In Deep Patience
People from the West come to me and they say, “This very evening we are leaving, so give us some key. How can we become silent? But we don’t have any time to stay – we must go.” They are thinking in terms with which they have become acquainted – instant coffee – so they think there must be some instant meditation, a key I can hand over to them and it is finished. No, there is no key. It is a long effort, it is a deep patience. And the more you are in a hurry, the longer it will take. So remember this: if you are not in any hurry it may happen this very moment. When you are not in a hurry the quality of mind is there, silence is there.
I will tell you one story. Once it happened that two monks were traveling. They crossed a river in a boat, and the ferryman said to them, “Where are you going? If you are going to the city beyond this valley, go slowly.”

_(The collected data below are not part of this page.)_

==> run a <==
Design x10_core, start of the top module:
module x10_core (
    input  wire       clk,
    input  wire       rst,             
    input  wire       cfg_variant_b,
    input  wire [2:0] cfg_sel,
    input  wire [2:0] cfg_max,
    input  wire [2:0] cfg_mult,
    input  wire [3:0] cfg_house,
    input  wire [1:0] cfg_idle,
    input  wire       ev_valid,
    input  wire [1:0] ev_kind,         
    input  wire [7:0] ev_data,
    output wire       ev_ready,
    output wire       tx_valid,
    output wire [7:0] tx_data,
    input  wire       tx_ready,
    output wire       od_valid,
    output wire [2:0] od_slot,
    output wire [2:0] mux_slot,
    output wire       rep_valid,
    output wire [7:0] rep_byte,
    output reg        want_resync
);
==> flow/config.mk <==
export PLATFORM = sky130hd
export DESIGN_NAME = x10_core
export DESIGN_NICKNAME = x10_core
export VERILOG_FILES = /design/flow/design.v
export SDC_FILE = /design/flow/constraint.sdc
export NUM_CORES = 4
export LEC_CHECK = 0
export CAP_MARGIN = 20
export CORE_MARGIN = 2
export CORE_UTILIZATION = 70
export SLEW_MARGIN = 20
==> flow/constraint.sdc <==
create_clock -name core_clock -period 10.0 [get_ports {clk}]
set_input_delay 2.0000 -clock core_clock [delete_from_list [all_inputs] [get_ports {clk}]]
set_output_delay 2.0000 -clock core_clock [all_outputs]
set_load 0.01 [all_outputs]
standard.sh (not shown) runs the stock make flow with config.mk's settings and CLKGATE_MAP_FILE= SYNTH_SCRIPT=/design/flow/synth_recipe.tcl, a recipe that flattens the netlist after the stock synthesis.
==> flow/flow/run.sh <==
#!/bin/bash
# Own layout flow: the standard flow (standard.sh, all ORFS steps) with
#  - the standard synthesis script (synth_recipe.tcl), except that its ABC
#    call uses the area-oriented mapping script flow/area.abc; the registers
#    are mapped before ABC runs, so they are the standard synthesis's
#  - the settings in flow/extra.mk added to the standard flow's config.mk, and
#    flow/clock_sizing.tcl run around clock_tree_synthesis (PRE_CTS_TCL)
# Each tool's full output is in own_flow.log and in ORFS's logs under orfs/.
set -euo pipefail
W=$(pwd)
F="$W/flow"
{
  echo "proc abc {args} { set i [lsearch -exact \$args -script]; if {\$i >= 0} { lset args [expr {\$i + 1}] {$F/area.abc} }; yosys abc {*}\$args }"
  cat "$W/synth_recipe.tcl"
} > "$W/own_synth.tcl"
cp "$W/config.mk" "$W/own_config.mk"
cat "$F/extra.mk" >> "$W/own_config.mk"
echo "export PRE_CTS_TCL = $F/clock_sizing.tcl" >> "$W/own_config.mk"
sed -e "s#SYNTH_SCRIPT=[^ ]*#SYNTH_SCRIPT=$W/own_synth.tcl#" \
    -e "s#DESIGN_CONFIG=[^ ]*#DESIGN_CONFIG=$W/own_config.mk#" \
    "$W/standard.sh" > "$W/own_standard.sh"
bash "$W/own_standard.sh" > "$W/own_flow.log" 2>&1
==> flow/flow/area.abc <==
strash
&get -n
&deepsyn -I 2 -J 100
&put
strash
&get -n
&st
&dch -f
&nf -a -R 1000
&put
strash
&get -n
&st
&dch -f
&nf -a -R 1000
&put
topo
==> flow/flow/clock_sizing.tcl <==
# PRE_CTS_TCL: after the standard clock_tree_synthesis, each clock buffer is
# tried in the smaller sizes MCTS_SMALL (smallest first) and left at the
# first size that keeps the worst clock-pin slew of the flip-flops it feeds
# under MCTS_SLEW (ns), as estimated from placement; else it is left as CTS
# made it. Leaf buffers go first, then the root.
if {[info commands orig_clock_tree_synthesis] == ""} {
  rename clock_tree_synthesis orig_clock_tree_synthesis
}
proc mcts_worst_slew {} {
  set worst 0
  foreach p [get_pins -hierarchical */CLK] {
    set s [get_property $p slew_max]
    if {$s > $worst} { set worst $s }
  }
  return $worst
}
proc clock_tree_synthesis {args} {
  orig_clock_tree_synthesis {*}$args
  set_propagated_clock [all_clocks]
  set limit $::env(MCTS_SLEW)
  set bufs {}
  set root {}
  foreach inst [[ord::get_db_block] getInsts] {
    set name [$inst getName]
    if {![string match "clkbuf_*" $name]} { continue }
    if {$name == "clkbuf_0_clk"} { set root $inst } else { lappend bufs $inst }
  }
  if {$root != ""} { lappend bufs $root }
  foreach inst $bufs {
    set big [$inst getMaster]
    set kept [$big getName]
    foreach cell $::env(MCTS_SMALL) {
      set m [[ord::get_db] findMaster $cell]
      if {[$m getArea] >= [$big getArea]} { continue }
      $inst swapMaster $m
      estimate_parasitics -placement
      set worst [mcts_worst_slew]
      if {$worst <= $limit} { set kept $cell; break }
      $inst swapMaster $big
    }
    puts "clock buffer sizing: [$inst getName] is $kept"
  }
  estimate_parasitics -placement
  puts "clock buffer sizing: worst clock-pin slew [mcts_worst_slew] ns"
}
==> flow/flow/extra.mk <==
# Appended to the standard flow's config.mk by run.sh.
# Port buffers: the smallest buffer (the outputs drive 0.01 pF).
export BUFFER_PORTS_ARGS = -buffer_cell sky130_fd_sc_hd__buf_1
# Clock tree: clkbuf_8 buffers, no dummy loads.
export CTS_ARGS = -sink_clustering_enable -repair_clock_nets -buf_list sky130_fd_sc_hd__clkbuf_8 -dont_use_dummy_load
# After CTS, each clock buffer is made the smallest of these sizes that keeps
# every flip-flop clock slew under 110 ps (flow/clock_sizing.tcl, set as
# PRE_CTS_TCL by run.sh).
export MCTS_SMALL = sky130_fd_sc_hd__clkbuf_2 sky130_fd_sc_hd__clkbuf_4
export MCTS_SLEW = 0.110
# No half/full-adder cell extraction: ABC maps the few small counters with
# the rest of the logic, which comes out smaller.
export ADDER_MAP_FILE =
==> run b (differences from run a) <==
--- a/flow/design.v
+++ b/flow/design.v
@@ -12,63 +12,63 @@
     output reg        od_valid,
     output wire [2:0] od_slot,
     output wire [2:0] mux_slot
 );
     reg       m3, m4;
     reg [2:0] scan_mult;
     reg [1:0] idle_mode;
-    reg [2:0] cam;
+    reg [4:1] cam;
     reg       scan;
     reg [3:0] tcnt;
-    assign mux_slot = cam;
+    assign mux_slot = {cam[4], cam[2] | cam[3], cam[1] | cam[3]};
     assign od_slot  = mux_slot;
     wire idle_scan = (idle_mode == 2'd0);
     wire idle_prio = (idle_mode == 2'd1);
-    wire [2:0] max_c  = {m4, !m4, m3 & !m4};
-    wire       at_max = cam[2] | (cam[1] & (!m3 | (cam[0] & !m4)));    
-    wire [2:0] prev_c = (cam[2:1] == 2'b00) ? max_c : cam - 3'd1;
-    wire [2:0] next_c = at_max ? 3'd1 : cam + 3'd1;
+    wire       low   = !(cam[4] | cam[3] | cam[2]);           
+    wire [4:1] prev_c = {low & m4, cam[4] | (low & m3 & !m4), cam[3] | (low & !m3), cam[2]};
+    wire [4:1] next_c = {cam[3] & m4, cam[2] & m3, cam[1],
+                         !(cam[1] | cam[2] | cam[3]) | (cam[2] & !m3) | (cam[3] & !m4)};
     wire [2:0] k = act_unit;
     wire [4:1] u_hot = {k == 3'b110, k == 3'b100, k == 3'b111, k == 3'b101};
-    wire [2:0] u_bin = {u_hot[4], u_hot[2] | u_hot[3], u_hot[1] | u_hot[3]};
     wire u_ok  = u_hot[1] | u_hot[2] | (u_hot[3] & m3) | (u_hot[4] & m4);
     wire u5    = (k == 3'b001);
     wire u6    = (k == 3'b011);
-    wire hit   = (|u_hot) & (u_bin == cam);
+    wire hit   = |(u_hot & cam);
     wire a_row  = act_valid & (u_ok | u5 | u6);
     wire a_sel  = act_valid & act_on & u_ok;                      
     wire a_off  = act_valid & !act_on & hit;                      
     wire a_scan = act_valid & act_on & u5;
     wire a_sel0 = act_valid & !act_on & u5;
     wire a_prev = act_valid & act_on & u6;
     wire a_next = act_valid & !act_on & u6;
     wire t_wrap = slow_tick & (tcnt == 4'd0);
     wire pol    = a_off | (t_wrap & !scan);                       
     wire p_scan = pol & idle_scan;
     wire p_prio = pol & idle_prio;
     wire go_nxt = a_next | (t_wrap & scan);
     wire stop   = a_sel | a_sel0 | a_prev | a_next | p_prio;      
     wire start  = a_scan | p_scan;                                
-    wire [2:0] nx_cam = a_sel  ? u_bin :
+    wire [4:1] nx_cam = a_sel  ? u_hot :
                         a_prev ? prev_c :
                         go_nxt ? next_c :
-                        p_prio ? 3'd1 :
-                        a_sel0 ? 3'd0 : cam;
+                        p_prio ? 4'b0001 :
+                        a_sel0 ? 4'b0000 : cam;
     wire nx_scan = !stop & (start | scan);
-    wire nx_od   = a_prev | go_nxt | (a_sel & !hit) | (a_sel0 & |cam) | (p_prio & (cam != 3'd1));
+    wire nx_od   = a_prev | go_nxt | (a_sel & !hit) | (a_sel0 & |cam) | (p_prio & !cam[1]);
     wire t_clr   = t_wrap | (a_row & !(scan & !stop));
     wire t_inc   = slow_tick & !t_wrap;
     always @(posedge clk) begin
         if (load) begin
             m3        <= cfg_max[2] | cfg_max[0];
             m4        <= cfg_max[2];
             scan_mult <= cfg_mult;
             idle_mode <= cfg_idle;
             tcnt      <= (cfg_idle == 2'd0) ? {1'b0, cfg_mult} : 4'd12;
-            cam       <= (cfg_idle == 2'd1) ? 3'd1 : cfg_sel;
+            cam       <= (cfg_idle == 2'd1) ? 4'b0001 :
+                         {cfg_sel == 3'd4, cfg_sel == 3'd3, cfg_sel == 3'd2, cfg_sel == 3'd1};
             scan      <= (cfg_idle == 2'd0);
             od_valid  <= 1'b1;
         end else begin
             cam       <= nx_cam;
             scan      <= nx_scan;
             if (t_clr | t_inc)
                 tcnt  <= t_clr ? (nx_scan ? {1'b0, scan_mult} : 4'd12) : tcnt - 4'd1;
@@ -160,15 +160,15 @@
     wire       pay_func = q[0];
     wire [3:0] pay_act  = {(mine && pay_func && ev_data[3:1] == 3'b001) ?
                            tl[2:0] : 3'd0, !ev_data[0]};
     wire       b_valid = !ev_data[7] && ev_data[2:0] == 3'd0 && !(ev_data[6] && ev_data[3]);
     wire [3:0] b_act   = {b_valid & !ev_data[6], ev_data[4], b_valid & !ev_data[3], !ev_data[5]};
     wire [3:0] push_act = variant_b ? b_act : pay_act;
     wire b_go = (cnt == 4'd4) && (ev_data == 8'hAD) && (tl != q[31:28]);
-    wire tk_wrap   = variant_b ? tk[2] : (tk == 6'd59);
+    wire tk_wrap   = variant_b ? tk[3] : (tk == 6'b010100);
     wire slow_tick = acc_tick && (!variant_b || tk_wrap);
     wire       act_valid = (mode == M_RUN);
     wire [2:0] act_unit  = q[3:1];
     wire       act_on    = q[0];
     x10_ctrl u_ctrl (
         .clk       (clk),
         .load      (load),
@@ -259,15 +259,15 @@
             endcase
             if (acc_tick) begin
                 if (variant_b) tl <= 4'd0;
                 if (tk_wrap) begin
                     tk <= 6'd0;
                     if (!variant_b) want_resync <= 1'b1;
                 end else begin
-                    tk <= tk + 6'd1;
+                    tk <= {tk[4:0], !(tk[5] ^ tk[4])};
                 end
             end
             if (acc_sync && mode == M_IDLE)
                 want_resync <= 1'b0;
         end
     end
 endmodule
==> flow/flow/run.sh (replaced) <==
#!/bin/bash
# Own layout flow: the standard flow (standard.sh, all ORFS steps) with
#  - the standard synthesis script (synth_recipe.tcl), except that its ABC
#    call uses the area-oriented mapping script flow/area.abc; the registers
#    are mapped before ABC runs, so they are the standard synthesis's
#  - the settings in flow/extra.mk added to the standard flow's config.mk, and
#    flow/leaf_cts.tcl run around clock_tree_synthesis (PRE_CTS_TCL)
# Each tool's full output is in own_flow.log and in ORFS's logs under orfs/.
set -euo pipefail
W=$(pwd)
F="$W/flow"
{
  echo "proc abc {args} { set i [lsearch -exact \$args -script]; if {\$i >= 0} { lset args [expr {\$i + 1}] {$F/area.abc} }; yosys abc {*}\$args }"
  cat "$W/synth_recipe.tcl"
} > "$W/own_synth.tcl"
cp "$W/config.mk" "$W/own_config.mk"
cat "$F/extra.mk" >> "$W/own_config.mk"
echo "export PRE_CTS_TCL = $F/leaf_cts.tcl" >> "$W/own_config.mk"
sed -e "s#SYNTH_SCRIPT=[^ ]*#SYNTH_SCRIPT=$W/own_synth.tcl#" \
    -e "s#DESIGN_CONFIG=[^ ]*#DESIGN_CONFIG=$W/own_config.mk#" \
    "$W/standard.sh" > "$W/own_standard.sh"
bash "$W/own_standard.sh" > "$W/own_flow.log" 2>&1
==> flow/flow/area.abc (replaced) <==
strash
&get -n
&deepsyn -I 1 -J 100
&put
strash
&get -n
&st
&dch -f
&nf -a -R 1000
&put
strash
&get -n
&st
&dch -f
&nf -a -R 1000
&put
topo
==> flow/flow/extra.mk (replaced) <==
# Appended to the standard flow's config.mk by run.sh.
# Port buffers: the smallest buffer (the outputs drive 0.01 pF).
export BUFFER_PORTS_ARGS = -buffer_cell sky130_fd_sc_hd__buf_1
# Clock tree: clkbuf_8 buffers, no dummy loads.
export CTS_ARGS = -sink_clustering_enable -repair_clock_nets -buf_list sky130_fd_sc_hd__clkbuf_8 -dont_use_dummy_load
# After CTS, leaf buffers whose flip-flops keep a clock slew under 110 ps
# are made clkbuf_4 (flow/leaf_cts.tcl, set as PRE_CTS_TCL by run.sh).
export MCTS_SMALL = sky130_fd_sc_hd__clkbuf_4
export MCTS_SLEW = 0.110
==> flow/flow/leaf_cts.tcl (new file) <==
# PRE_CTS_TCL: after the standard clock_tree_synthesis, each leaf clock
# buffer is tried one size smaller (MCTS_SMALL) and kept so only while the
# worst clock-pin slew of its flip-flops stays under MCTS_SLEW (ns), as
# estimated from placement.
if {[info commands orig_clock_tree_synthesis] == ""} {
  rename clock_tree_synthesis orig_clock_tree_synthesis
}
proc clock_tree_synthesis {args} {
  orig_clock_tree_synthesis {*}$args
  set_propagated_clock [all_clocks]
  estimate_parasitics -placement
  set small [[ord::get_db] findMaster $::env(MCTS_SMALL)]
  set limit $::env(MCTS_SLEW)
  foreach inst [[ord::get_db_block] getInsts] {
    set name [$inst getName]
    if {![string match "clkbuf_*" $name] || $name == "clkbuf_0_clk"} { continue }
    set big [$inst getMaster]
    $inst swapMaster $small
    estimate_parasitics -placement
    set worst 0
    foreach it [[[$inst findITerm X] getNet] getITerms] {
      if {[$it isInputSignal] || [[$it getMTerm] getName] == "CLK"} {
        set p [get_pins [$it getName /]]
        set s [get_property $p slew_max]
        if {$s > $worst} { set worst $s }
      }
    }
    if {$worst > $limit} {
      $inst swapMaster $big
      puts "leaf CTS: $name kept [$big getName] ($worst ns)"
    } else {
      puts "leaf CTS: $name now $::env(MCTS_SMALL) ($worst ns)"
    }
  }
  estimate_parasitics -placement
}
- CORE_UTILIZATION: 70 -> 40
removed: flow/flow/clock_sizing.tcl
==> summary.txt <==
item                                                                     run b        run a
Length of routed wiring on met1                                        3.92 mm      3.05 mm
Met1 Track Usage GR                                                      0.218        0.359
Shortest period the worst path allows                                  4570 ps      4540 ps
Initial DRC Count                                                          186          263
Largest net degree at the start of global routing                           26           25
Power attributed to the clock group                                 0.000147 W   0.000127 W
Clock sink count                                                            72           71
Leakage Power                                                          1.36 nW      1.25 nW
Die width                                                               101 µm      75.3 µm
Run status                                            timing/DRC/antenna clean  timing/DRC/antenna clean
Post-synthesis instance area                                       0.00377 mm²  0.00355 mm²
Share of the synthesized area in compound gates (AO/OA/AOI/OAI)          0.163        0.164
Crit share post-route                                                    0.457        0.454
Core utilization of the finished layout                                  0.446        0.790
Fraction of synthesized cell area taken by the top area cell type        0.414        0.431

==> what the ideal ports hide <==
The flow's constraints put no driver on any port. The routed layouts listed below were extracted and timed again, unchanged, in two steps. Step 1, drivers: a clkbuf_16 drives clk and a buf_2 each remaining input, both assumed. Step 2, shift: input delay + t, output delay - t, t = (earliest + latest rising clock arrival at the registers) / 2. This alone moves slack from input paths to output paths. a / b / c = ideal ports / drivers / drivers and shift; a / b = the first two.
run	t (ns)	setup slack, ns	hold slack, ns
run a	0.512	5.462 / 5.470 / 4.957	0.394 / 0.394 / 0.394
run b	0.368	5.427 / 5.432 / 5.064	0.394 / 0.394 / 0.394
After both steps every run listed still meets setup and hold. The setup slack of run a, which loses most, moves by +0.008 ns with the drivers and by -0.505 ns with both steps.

But the old monk said, “If we go slowly we will never reach, because we have heard that the gates of that city are closed after sunset, and we have just one or two hours at the most, and it is a very long distance. If we go slowly we will never reach, and we will have to wait outside the city. And the outside of the city is dangerous – wild animals and everything – so we will have to make haste.”
The ferryman said, “Okay, but this is my experience: those who go slowly, reach.”
The other monk listened to it. He was a young man and he thought, “I don’t know this part of the country, and this ferryman may be right, so it is better to follow his advice.” So he walked slowly, leisurely, as if not going anywhere, not in a hurry, just for a walk.
The old man hurried, started running. He had many scriptures on his back. Then he fell down: tired, carrying weight, old, and in such a hurry, so tense, he fell down. The man who was not in a hurry simply walked and reached.
The ferryman was coming and he came near the old man. He was lying by the side of the road; his leg was broken and blood was oozing out. The ferryman said, “I told you that this has been always so: those who walk slowly reach, those who are in a hurry always manage to stumble somewhere or other. These parts are dangerous. The road is rough and you are an old man. And I had advised you, but you wouldn’t listen to me.”
This is one of the Korean Zen stories, and this is how it is in life. Go slowly, patiently, not in a hurry, because the goal is not somewhere else – it is within you. When you are not in a hurry you will feel it; when you are in a hurry you cannot feel it because you are so tense. If you are not going anywhere at all, then you can feel it more immediately.
In Japan meditation is called zazen. Zazen means simply sitting and not doing anything. So Zen priests, monks, have to sit for six hours a day or even more; the master never gives them anything to do, they have just to sit. They have trained themselves for just sitting, not asking for anything to do, not even a mantra – just sitting.